# PROBLEM STATEMENT
Reproduce only the top of the records, down to and including the line containing "max in group".
··· RECORDED DATA ···
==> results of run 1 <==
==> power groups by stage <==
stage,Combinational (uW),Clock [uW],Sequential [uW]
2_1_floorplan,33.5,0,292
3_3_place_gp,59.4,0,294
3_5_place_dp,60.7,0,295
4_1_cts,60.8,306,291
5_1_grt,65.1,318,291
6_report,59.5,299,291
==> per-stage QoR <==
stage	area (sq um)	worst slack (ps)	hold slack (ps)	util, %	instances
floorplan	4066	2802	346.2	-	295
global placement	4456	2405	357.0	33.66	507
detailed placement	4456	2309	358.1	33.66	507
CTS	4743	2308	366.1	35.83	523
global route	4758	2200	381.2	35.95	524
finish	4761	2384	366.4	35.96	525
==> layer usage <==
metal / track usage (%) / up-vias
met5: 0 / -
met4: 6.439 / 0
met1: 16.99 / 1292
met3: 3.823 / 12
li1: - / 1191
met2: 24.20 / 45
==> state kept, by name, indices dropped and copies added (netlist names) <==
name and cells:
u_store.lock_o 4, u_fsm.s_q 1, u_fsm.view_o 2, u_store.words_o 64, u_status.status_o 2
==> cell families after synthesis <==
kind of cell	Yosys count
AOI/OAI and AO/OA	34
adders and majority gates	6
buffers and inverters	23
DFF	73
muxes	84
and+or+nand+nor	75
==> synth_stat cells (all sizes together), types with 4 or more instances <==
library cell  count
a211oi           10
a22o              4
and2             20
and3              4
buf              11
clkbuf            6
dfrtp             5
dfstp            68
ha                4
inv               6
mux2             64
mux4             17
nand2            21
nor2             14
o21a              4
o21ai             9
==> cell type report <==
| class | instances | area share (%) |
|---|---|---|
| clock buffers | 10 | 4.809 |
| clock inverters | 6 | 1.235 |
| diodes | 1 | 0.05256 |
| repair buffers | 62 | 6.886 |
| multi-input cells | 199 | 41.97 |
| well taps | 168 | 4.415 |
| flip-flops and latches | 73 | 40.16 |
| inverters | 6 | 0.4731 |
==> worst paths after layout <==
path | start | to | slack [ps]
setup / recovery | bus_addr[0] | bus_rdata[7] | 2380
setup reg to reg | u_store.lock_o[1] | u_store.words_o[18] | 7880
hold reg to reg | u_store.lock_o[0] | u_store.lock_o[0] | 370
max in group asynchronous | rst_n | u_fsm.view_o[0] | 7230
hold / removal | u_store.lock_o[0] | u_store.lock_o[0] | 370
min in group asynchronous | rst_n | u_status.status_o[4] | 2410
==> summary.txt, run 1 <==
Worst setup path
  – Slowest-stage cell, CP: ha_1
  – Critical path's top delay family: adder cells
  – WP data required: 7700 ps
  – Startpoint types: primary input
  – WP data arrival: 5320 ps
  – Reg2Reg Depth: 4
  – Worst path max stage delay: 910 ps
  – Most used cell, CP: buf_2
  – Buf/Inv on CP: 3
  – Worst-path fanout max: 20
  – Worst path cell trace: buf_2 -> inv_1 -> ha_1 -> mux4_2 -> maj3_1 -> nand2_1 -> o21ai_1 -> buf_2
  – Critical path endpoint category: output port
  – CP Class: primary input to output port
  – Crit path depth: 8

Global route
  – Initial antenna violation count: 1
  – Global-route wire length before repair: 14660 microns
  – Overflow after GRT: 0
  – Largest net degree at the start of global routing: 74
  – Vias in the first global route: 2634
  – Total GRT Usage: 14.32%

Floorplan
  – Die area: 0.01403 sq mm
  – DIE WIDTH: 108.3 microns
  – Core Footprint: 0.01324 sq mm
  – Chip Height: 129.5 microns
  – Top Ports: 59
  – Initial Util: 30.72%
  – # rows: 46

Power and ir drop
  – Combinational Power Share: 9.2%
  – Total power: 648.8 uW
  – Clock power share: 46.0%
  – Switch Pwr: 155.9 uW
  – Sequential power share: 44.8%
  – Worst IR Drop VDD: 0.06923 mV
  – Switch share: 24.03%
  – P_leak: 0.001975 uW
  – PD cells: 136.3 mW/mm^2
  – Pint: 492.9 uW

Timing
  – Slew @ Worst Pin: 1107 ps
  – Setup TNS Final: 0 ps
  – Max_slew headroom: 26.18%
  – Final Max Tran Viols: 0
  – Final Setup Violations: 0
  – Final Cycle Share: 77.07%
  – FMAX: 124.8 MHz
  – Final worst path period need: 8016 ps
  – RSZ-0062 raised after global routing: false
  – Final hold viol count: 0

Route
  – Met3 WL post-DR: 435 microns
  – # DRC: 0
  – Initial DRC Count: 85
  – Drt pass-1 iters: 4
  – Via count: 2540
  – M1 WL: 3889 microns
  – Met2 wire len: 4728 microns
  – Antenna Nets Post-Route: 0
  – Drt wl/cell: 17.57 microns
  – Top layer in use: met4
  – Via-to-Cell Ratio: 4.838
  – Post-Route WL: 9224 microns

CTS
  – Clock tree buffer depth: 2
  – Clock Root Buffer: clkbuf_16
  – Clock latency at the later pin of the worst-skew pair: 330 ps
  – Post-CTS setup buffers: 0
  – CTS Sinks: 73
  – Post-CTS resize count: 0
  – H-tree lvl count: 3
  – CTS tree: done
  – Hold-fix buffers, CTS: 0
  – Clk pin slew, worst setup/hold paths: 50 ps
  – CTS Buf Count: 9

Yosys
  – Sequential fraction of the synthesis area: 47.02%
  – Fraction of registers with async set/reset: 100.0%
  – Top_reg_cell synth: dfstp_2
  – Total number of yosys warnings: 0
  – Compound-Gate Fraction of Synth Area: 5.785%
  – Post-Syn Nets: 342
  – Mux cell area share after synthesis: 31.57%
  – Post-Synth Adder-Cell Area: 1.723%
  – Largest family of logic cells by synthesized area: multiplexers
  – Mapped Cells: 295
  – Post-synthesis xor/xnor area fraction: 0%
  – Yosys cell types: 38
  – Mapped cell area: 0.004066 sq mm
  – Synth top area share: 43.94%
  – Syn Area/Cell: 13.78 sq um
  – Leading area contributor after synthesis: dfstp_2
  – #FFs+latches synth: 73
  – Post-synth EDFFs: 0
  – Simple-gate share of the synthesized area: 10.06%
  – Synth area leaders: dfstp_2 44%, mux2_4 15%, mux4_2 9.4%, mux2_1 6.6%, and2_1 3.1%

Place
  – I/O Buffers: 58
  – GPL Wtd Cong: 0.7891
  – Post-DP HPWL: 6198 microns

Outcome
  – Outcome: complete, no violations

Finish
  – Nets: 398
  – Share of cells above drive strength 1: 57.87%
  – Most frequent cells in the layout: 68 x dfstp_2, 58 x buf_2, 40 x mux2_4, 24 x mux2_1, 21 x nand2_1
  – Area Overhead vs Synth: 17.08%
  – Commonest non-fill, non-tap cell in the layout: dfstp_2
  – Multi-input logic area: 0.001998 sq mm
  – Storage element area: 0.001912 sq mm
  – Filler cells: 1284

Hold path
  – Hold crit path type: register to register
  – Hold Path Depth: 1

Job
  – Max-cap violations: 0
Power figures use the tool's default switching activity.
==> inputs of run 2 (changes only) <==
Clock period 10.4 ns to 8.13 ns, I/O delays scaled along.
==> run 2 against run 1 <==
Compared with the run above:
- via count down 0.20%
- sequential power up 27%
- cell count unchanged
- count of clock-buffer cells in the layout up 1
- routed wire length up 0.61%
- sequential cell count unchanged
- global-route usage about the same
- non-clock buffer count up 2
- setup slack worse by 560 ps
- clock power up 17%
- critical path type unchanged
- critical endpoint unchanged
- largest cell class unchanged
===== src/rtl/adc_cmp_rst_sync.sv =====
module adc_cmp_rst_sync (
  input  logic clk,
  input  logic rst_n,
  output logic rst_n_sync
);

  logic [1:0] stage_q;

  always_ff @(posedge clk or negedge rst_n) begin
    if (!rst_n) stage_q <= 2'b00;
    else        stage_q <= {stage_q[0], 1'b1};
  end

  assign rst_n_sync = stage_q[1];

endmodule


===== src/rtl/adc_cmp_regs.sv =====
module adc_cmp_regs
  import adc_cmp_pkg::*;
#(
  parameter int DATA_W = 12,
  parameter int CNT_W  = 10,
  parameter int WD_W   = 16
) (
  input  logic              clk,
  input  logic              rst_n,
  input  logic              wr_en,
  input  logic [ADDR_W-1:0] wr_addr,
  input  logic [WD_W-1:0]   wr_data,
  output ctrl_t             ctrl,
  output logic [CNT_W-1:0]  target,
  output logic [DATA_W-1:0] lim_lo,
  output logic [DATA_W-1:0] lim_hi,
  output logic              clr_req
);

  ctrl_t             ctrl_q,   ctrl_d;
  logic [CNT_W-1:0]  tgt_q,    tgt_d;
  logic [DATA_W-1:0] lo_q,     lo_d;
  logic [DATA_W-1:0] hi_q,     hi_d;
  logic              unused_wd;

  assign unused_wd = ^wr_data;

  always_comb begin
    ctrl_d = ctrl_q;
    tgt_d  = tgt_q;
    lo_d   = lo_q;
    hi_d   = hi_q;
    if (wr_en) begin
      case (wr_addr)
        ADDR_CTRL: begin
          ctrl_d.crit    = wr_data[2:0];
          ctrl_d.accum   = wr_data[CTRL_MODE_BIT];
          ctrl_d.src_acc = wr_data[CTRL_SRC_BIT];
        end
        ADDR_TGT: tgt_d = wr_data[CNT_W-1:0];
        ADDR_LO:  lo_d  = wr_data[DATA_W-1:0];
        ADDR_HI:  hi_d  = wr_data[DATA_W-1:0];
        default: ;
      endcase
    end
  end

  always_ff @(posedge clk or negedge rst_n) begin
    if (!rst_n) begin
      ctrl_q <= '0;
      tgt_q  <= '0;
      lo_q   <= '0;
      hi_q   <= '0;
    end else begin
      ctrl_q <= ctrl_d;
      tgt_q  <= tgt_d;
      lo_q   <= lo_d;
      hi_q   <= hi_d;
    end
  end

  assign ctrl    = ctrl_q;
  assign target  = tgt_q;
  assign lim_lo  = lo_q;
  assign lim_hi  = hi_q;
  assign clr_req = wr_en && (wr_addr == ADDR_CLR);

endmodule


===== src/rtl/adc_cmp_eval.sv =====
module adc_cmp_eval
  import adc_cmp_pkg::*;
#(
  parameter int DATA_W = 12
) (
  input  logic              src_acc,
  input  logic [2:0]        crit,
  input  logic [DATA_W-1:0] res_data,
  input  logic [DATA_W-1:0] acc_data,
  input  logic [DATA_W-1:0] lim_lo,
  input  logic [DATA_W-1:0] lim_hi,
  output logic              enabled,
  output logic              hit
);

  logic [DATA_W-1:0] smp;
  logic              below_lo, above_hi;

  always_comb begin
    smp      = src_acc ? acc_data : res_data;
    below_lo = smp < lim_lo;
    above_hi = smp > lim_hi;
    enabled  = 1'b0;
    hit      = 1'b0;
    case (crit)
      CRIT_OUTSIDE: begin
        enabled = 1'b1;
        hit     = below_lo || above_hi;
      end
      CRIT_INSIDE: begin
        enabled = 1'b1;
        hit     = !below_lo && !above_hi;
      end
      CRIT_LOW_LE: begin
        enabled = 1'b1;
        hit     = smp <= lim_lo;
      end
      default: begin
        enabled = 1'b0;
        hit     = 1'b0;
      end
    endcase
  end

endmodule


===== src/rtl/adc_cmp_count.sv =====
module adc_cmp_count #(
  parameter int CNT_W = 10
) (
  input  logic             clk,
  input  logic             rst_n,
  input  logic             smp_valid,
  input  logic             enabled,
  input  logic             hit,
  input  logic             accum,
  input  logic [CNT_W-1:0] target,
  input  logic             clr_req,
  output logic [CNT_W-1:0] cnt,
  output logic             ready
);

  localparam logic [CNT_W-1:0] CNT_MAX = {CNT_W{1'b1}};
  localparam logic [CNT_W-1:0] CNT_ONE = {{(CNT_W-1){1'b0}}, 1'b1};

  logic [CNT_W-1:0] cnt_q, cnt_d, eff_tgt;
  logic             rdy_q, rdy_d;
  logic             hit_step, miss_step;

  always_comb begin
    eff_tgt   = (target <= CNT_ONE) ? CNT_ONE : target;
    hit_step  = smp_valid && enabled && hit;
    miss_step = smp_valid && enabled && !hit;
    cnt_d     = cnt_q;
    rdy_d     = rdy_q;
    if (clr_req) begin
      cnt_d = '0;
      rdy_d = 1'b0;
    end else begin
      if (hit_step) begin
        if (cnt_q != CNT_MAX) cnt_d = cnt_q + CNT_ONE;
      end else if (miss_step && !accum) begin
        cnt_d = '0;
      end
      if (hit_step && (cnt_d >= eff_tgt)) rdy_d = 1'b1;
    end
  end

  always_ff @(posedge clk or negedge rst_n) begin
    if (!rst_n) begin
      cnt_q <= '0;
      rdy_q <= 1'b0;
    end else begin
      cnt_q <= cnt_d;
      rdy_q <= rdy_d;
    end
  end

  assign cnt   = cnt_q;
  assign ready = rdy_q;


  consec_miss_zero_chk: assert property (@(posedge clk) disable iff (!rst_n)
    (smp_valid && enabled && !hit && !accum && !clr_req) |=> (cnt == '0));


  accum_miss_hold_chk: assert property (@(posedge clk) disable iff (!rst_n)
    (smp_valid && enabled && !hit && accum && !clr_req) |=> $stable(cnt));


  disabled_hold_chk: assert property (@(posedge clk) disable iff (!rst_n)
    (smp_valid && !enabled && !clr_req) |=> ($stable(cnt) && $stable(ready)));


  idle_hold_chk: assert property (@(posedge clk) disable iff (!rst_n)
    (!smp_valid && !clr_req) |=> ($stable(cnt) && $stable(ready)));


  ready_sticky_chk: assert property (@(posedge clk) disable iff (!rst_n)
    (ready && !clr_req) |=> ready);


  clear_wins_chk: assert property (@(posedge clk) disable iff (!rst_n)
    clr_req |=> ((cnt == '0) && !ready));


  no_wrap_chk: assert property (@(posedge clk) disable iff (!rst_n)
    (cnt == CNT_MAX && !clr_req && accum) |=> (cnt == CNT_MAX));

endmodule


===== src/rtl/adc_cmp_counter.sv =====
module adc_cmp_counter
  import adc_cmp_pkg::*;
#(
  parameter int DATA_W = 12,
  parameter int CNT_W  = 10,
  parameter int WD_W   = 16
) (
  input  logic              clk,
  input  logic              rst_n,
  input  logic              smp_valid,
  input  logic [DATA_W-1:0] res_data,
  input  logic [DATA_W-1:0] acc_data,
  input  logic              wr_en,
  input  logic [ADDR_W-1:0] wr_addr,
  input  logic [WD_W-1:0]   wr_data,
  output logic [CNT_W-1:0]  viol_cnt,
  output logic              cmp_ready
);

  logic              rst_n_sync;
  ctrl_t             ctrl;
  logic [CNT_W-1:0]  target;
  logic [DATA_W-1:0] lim_lo, lim_hi;
  logic              clr_req, enabled, hit;

  adc_cmp_rst_sync u_rst (
    .clk        (clk),
    .rst_n      (rst_n),
    .rst_n_sync (rst_n_sync)
  );

  adc_cmp_regs #(.DATA_W(DATA_W), .CNT_W(CNT_W), .WD_W(WD_W)) u_regs (
    .clk     (clk),
    .rst_n   (rst_n_sync),
    .wr_en   (wr_en),
    .wr_addr (wr_addr),
    .wr_data (wr_data),
    .ctrl    (ctrl),
    .target  (target),
    .lim_lo  (lim_lo),
    .lim_hi  (lim_hi),
    .clr_req (clr_req)
  );

  adc_cmp_eval #(.DATA_W(DATA_W)) u_eval (
    .src_acc  (ctrl.src_acc),
    .crit     (ctrl.crit),
    .res_data (res_data),
    .acc_data (acc_data),
    .lim_lo   (lim_lo),
    .lim_hi   (lim_hi),
    .enabled  (enabled),
    .hit      (hit)
  );

  adc_cmp_count #(.CNT_W(CNT_W)) u_count (
    .clk       (clk),
    .rst_n     (rst_n_sync),
    .smp_valid (smp_valid),
    .enabled   (enabled),
    .hit       (hit),
    .accum     (ctrl.accum),
    .target    (target),
    .clr_req   (clr_req),
    .cnt       (viol_cnt),
    .ready     (cmp_ready)
  );


  reserved_code_chk: assert property (@(posedge clk) disable iff (!rst_n_sync)
    (ctrl.crit == 3'b011) |-> !enabled);

endmodule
···
# TASK OUTPUT
==> results of run 1 <==
==> power groups by stage <==
stage,Combinational (uW),Clock [uW],Sequential [uW]
2_1_floorplan,33.5,0,292
3_3_place_gp,59.4,0,294
3_5_place_dp,60.7,0,295
4_1_cts,60.8,306,291
5_1_grt,65.1,318,291
6_report,59.5,299,291
==> per-stage QoR <==
stage	area (sq um)	worst slack (ps)	hold slack (ps)	util, %	instances
floorplan	4066	2802	346.2	-	295
global placement	4456	2405	357.0	33.66	507
detailed placement	4456	2309	358.1	33.66	507
CTS	4743	2308	366.1	35.83	523
global route	4758	2200	381.2	35.95	524
finish	4761	2384	366.4	35.96	525
==> layer usage <==
metal / track usage (%) / up-vias
met5: 0 / -
met4: 6.439 / 0
met1: 16.99 / 1292
met3: 3.823 / 12
li1: - / 1191
met2: 24.20 / 45
==> state kept, by name, indices dropped and copies added (netlist names) <==
name and cells:
u_store.lock_o 4, u_fsm.s_q 1, u_fsm.view_o 2, u_store.words_o 64, u_status.status_o 2
==> cell families after synthesis <==
kind of cell	Yosys count
AOI/OAI and AO/OA	34
adders and majority gates	6
buffers and inverters	23
DFF	73
muxes	84
and+or+nand+nor	75
==> synth_stat cells (all sizes together), types with 4 or more instances <==
library cell  count
a211oi           10
a22o              4
and2             20
and3              4
buf              11
clkbuf            6
dfrtp             5
dfstp            68
ha                4
inv               6
mux2             64
mux4             17
nand2            21
nor2             14
o21a              4
o21ai             9
==> cell type report <==
| class | instances | area share (%) |
|---|---|---|
| clock buffers | 10 | 4.809 |
| clock inverters | 6 | 1.235 |
| diodes | 1 | 0.05256 |
| repair buffers | 62 | 6.886 |
| multi-input cells | 199 | 41.97 |
| well taps | 168 | 4.415 |
| flip-flops and latches | 73 | 40.16 |
| inverters | 6 | 0.4731 |
==> worst paths after layout <==
path | start | to | slack [ps]
setup / recovery | bus_addr[0] | bus_rdata[7] | 2380
setup reg to reg | u_store.lock_o[1] | u_store.words_o[18] | 7880
hold reg to reg | u_store.lock_o[0] | u_store.lock_o[0] | 370
max in group asynchronous | rst_n | u_fsm.view_o[0] | 7230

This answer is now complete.